桃树根系氰化物代谢缓解连作障碍的分子机制

Replant problem is a major obstacle limiting the sustainable development for peach industry. For perennial Prunus species, replant problem occurs frequently and is mostly caused by autotoxicity. On peach, previous studies proved the toxic cyanide was the leading autotoxic substance, and it was accumulated by the catabolism of cyanogenic glycosides deposited in root residuals. Therefore, it would be a great potential method to alleviate peach replant problem through boosting plants own cyanide metabolism. Evolutionally, to protect themselves against cyanide poison, plants resort to two pathways, the cyanide detoxification pathway or the cyanide assimilation pathway. Based on the two canonical pathways and the related key genes, we intend to improve peach replant problem by modulating the cyanide metabolism at molecular levels. First of all, we will analyze the key enzymes of rhodanese (detoxification) and β-cyanoalanine synthase (assimilation) on peach [Prunus persica (L.) Batsch] seedlings to identify the main cyanide metabolism pathway in roots. Subsequently, the corresponding key genes in the pathway will be retrieved from peach genome and characterized by in vitro enzymatic assay, Arabidopsis mutant complementation and bioinformatical analysis. Afterwards, the characterized key genes will be overexpressed and transformed into Prunus domestica (plum), to study the regulation of cyanide metabolism in planta. A comprehensive evaluation of seedlings growth will be conducted on overexpressed transformants, which are either grown in replant soil, or exogenously treated with cyanide or root extracts solution. Meanwhile, the metabolites levels of cyanide, cyanogenic glycosides and amino acids will be analyzed to elucidate the possible mechanism for the enhanced stress tolerance in overexpressed transgenic plants. Taken together, our work aims to improve the rate of survival after transplant and seedlings growth performance by enhancing the cyanide metabolism, and expectantly the output of the research would potentially provide practical significance for increased peach production.

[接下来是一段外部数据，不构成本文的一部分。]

This is an optimization exercise on Yosys and OpenROAD, whose aim is small area, not a production implementation.
In this exercise RTL edits were held to simulation tests only and were not proved equivalent to the original.
Power and IR drop assume default switching activity.

==> flow/design.v <==
package dsp_conv_pkg;
  typedef enum logic [1:0] {
    IDLE = 2'd0,
    LOAD = 2'd1,
    SWAP = 2'd2,
    DONE = 2'd3
  } krnl_state_t;
  function automatic integer krnl_words(input integer kern_sz, input integer img_d);
    krnl_words = kern_sz * kern_sz * img_d;
  endfunction
endpackage
module dsp_onehot_dec #(
  parameter int N = 8,
  parameter int W = 3
) (
  input  logic         i_en,
  input  logic [W-1:0] i_idx,
  output logic [N-1:0] o_onehot
);
  generate
    for (genvar gi = 0; gi < N; gi++) begin : g_bit
      assign o_onehot[gi] = i_en && (i_idx == W'(gi));
    end
  endgenerate
endmodule
module dsp_krnl_load_ctrl #(
  parameter int NUM_TILES = 480,
  parameter int KERN_SZ   = 3,
  parameter int IMG_D     = 6,
  parameter int A_W       = 14,
  parameter int M_W       = 18,
  localparam int KRNL_WORDS = dsp_conv_pkg::krnl_words(KERN_SZ, IMG_D),
  localparam int TILE_W     = $clog2(NUM_TILES)
) (
  input  logic                 clk,
  input  logic                 rst,
  input  logic                 ce,
  input  logic                 cmd_valid,
  output logic                 cmd_ready,
  input  logic [TILE_W-1:0]    cmd_tile,
  input  logic                 cmd_bank,
  input  logic                 cmd_swap,
  input  logic                 s_valid,
  output logic                 s_ready,
  input  logic [M_W-1:0]       s_data,
  output logic [A_W-1:0]       krnl_wraddr,
  output logic [M_W-1:0]       krnl_wrdata,
  output logic [NUM_TILES-1:0] krnl_bram1_wren,
  output logic [NUM_TILES-1:0] krnl_bram2_wren,
  output logic [NUM_TILES-1:0] ld_new_kernel,
  output logic                 busy,
  output logic                 done,
  output logic                 cmd_err
);
  localparam int               IDX_W    = $clog2(KRNL_WORDS);
  localparam logic [IDX_W-1:0] PREV_IDX = IDX_W'(KRNL_WORDS - 2);
  localparam int               LO_W     = 5;
  localparam int               LO_N     = 1 << LO_W;
  localparam int               HI_N     = (NUM_TILES + LO_N - 1) / LO_N;
  dsp_conv_pkg::krnl_state_t r_state;
  logic [TILE_W-1:0]    r_tile;
  logic                 r_bank;
  logic                 r_swap;
  logic                 r_first;    
  logic [IDX_W-1:0]     r_wraddr;   
  logic [M_W-1:0]       r_wrdata;
  logic                 r_wr1;
  logic                 r_wr2;
  logic                 r_ld;
  logic                 r_done;
  logic                 r_cmd_err;
  logic w_cmd_ready, w_s_ready, w_cmd_fire, w_tile_ok, w_beat, w_last;
  assign w_cmd_ready = (r_state == dsp_conv_pkg::IDLE) && ce && !rst;
  assign w_s_ready   = (r_state == dsp_conv_pkg::LOAD) && ce && !rst;
  assign w_cmd_fire  = cmd_valid && w_cmd_ready;
  assign w_tile_ok   = (cmd_tile < TILE_W'(NUM_TILES));
  assign w_beat      = s_valid && w_s_ready;
  assign w_last      = !r_first && (r_wraddr == PREV_IDX);
  always_ff @(posedge clk) begin
    if (rst) begin
      r_state   <= dsp_conv_pkg::IDLE;
      r_tile    <= '0;
      r_bank    <= 1'b0;
      r_swap    <= 1'b0;
      r_first   <= 1'b0;
      r_wraddr  <= '0;
      r_wrdata  <= '0;
      r_wr1     <= 1'b0;
      r_wr2     <= 1'b0;
      r_ld      <= 1'b0;
      r_done    <= 1'b0;
      r_cmd_err <= 1'b0;
    end else begin
      r_wr1     <= w_beat && !r_bank;
      r_wr2     <= w_beat && r_bank;
      r_ld      <= ce && (r_state == dsp_conv_pkg::SWAP);
      r_done    <= ce && (r_state == dsp_conv_pkg::DONE);
      r_cmd_err <= w_cmd_fire && !w_tile_ok;
      if (w_cmd_fire && w_tile_ok) begin
        r_state <= dsp_conv_pkg::LOAD;
        r_tile  <= cmd_tile;
        r_bank  <= cmd_bank;
        r_swap  <= cmd_swap;
        r_first <= 1'b1;
      end
      if (w_beat) begin
        r_wraddr <= r_first ? '0 : r_wraddr + IDX_W'(1);
        r_wrdata <= s_data;
        r_first  <= 1'b0;
        if (w_last) begin
          r_state <= r_swap ? dsp_conv_pkg::SWAP : dsp_conv_pkg::DONE;
        end
      end
      if (ce && (r_state == dsp_conv_pkg::SWAP)) begin
        r_state <= dsp_conv_pkg::DONE;
      end
      if (ce && (r_state == dsp_conv_pkg::DONE)) begin
        r_state <= dsp_conv_pkg::IDLE;
      end
    end
  end
  logic [LO_N-1:0] w_lo_n;
  logic [HI_N-1:0] w_hi1_n, w_hi2_n, w_hild_n;
  logic [TILE_W-LO_W-1:0] w_hi;
  assign w_hi = r_tile[TILE_W-1:LO_W];
  generate
    for (genvar gl = 0; gl < LO_N; gl++) begin : g_lo
      assign w_lo_n[gl] = !(r_tile[LO_W-1:0] == LO_W'(gl));
    end
    for (genvar gh = 0; gh < HI_N; gh++) begin : g_hi
      assign w_hi1_n[gh]  = !(r_wr1 && (w_hi == (TILE_W-LO_W)'(gh)));
      assign w_hi2_n[gh]  = !(r_wr2 && (w_hi == (TILE_W-LO_W)'(gh)));
      assign w_hild_n[gh] = !(r_ld  && (w_hi == (TILE_W-LO_W)'(gh)));
    end
    for (genvar gi = 0; gi < NUM_TILES; gi++) begin : g_out
      assign krnl_bram1_wren[gi] = !(w_hi1_n[gi / LO_N]  || w_lo_n[gi % LO_N]);
      assign krnl_bram2_wren[gi] = !(w_hi2_n[gi / LO_N]  || w_lo_n[gi % LO_N]);
      assign ld_new_kernel[gi]   = !(w_hild_n[gi / LO_N] || w_lo_n[gi % LO_N]);
    end
  endgenerate
  assign cmd_ready   = w_cmd_ready;
  assign s_ready     = w_s_ready;
  assign busy        = (r_state != dsp_conv_pkg::IDLE);
  assign krnl_wraddr = A_W'(r_wraddr);
  assign krnl_wrdata = r_wrdata;
  assign done        = r_done;
  assign cmd_err     = r_cmd_err;
endmodule
==> flow/flow/run.sh <==
#!/bin/bash
# The standard ORFS layout, except that the port buffers are the smallest buffer
# cell instead of the one buffer_ports picks by default.
set -euo pipefail
export BUFFER_PORTS_ARGS="-buffer_cell sky130_fd_sc_hd__buf_1"
bash standard.sh > standard_flow.log 2>&1
==> flow/standard.sh <==
#!/bin/bash
# synth_recipe.tcl (not shown) runs the flow's synth.tcl, then flattens the netlist and writes it again
# the make line also repeats each setting of config.mk as NAME=value (left out here)
make -C /OpenROAD-flow-scripts/flow DESIGN_CONFIG=/design/flow/config.mk WORK_HOME=/design/flow/orfs CLKGATE_MAP_FILE= SYNTH_SCRIPT=/design/flow/synth_recipe.tcl "${@:-finish}"
==> flow/config.mk <==
export PLATFORM = sky130hd
export DESIGN_NAME = dsp_krnl_load_ctrl
export DESIGN_NICKNAME = dsp_krnl_load_ctrl
export VERILOG_FILES = /design/flow/design.v
export SDC_FILE = /design/flow/constraint.sdc
export NUM_CORES = 4
export LEC_CHECK = 0
export CAP_MARGIN = 20
export CORE_AREA = 3 2.72 757 59.84
export CTS_CLUSTER_DIAMETER = 40
export CTS_CLUSTER_SIZE = 10
export DIE_AREA = 0 0 760 62
export SLEW_MARGIN = 20
==> flow/constraint.sdc <==
create_clock -name core_clock -period 4.0 [get_ports {clk}]
set_input_delay 0.8000 -clock core_clock [delete_from_list [all_inputs] [get_ports {clk}]]
set_output_delay 0.8000 -clock core_clock [all_outputs]
set_load 0.01 [all_outputs]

连作障碍是影响桃产业健康发展的重要问题。自毒作用是引起李属果树连作障碍的主要原因之一，已有研究表明根系残茬中的生氰糖苷降解后生成的氰化物是导致桃连作障碍的主要自毒物质。因此，提高桃树自身代谢氰化物的能力是缓解连作障碍的重要潜在手段。植物在长期进化过程中形成了解毒和同化两条主要途径避免植物遭受氰化物毒害。本项目基于植物体内氰化物的代谢途径及其关键基因，以普通毛桃实生苗和超表达转基因“欧洲李”为材料，探讨氰化物代谢的调控对缓解桃树连作障碍的作用。通过酶活性检测确定桃树氰化物代谢的主要通路。利用转基因技术超表达关键基因，综合评价转基因植物在外源氰化物、连作土和根系浸提液等处理下的生长状况，同时检测转基因植株体内氰化物、生氰糖苷和氨基酸等代谢物的变化并分析其抗性机制。本研究旨在通过增强植物自身代谢氰化物的能力，提高连作条件下桃幼苗定植成活率和促进幼苗生长，以期为桃生产实践提供理论依据。

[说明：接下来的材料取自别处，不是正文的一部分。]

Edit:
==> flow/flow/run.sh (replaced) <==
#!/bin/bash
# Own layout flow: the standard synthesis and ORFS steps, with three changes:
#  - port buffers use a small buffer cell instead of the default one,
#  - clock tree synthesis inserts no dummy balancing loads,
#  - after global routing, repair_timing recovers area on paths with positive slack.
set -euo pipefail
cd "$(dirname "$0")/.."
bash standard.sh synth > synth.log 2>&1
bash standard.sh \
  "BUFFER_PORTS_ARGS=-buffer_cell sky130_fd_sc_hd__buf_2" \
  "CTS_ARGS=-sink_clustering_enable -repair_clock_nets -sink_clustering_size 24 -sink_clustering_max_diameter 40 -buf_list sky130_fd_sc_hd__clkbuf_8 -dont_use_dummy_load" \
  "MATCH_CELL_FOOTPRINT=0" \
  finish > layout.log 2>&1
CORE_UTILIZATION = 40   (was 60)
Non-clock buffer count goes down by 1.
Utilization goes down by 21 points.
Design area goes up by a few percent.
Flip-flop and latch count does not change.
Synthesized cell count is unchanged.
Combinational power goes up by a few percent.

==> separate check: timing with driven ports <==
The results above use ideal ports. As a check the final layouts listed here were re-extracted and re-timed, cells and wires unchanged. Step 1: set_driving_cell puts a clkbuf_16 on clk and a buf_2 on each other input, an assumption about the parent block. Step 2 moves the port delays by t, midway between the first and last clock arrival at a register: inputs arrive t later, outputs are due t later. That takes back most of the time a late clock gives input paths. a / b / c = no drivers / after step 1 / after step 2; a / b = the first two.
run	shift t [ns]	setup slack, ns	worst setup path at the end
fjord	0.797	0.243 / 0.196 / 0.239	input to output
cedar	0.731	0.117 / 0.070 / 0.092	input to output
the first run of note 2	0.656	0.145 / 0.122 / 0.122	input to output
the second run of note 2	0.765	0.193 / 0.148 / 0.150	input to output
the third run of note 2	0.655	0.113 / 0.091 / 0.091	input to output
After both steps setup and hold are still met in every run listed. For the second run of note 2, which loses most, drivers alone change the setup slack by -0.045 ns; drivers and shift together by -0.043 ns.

连作障碍是影响桃产业健康发展的重要产业问题。自毒作用是引起李属果树连作障碍的主要原因之一，已有研究表明根系残茬中的生氰糖苷降解后生成的氰化物是导致桃连作障碍的主要自毒物质。本研究分析了桃树根系及土壤中氰化物的含量，发现CN-主要存在于桃树根系的韧皮部中，且根际土壤中CN-的含量要显著高于根围土，并且随着时间的推移，土壤中CN-会不断增加。通过外源氰化物处理，明确了桃中氰化物代谢的主要途径为β-氰丙氨酸合成途径。研究克隆了关键基因PpCAS1，亚细胞定位分析表明PpCAS1定位于线粒体。在烟草中超表达PpCAS1后显著提高了烟草的抗氰胁迫能力，PpCAS1转基因植株中活性氧积累量更低。同时发现外源NaCl处理后，PpCAS1转基因植株活性氧清除能力增强，SOS途径相关基因表达上调，植株抗盐性显著增加。将成年桃树树皮进行腐解，利用获得的根皮腐解液模拟田间桃树连作障碍发生条件，发现转基因植株对其有较强的抗性，体内活性氧水平较低。项目的开展确定了桃树体内氰化物的主要代谢途径，并鉴定了关键基因的抗性作用及机制，为桃树连作障碍的防治提供了新的思路和研究方法。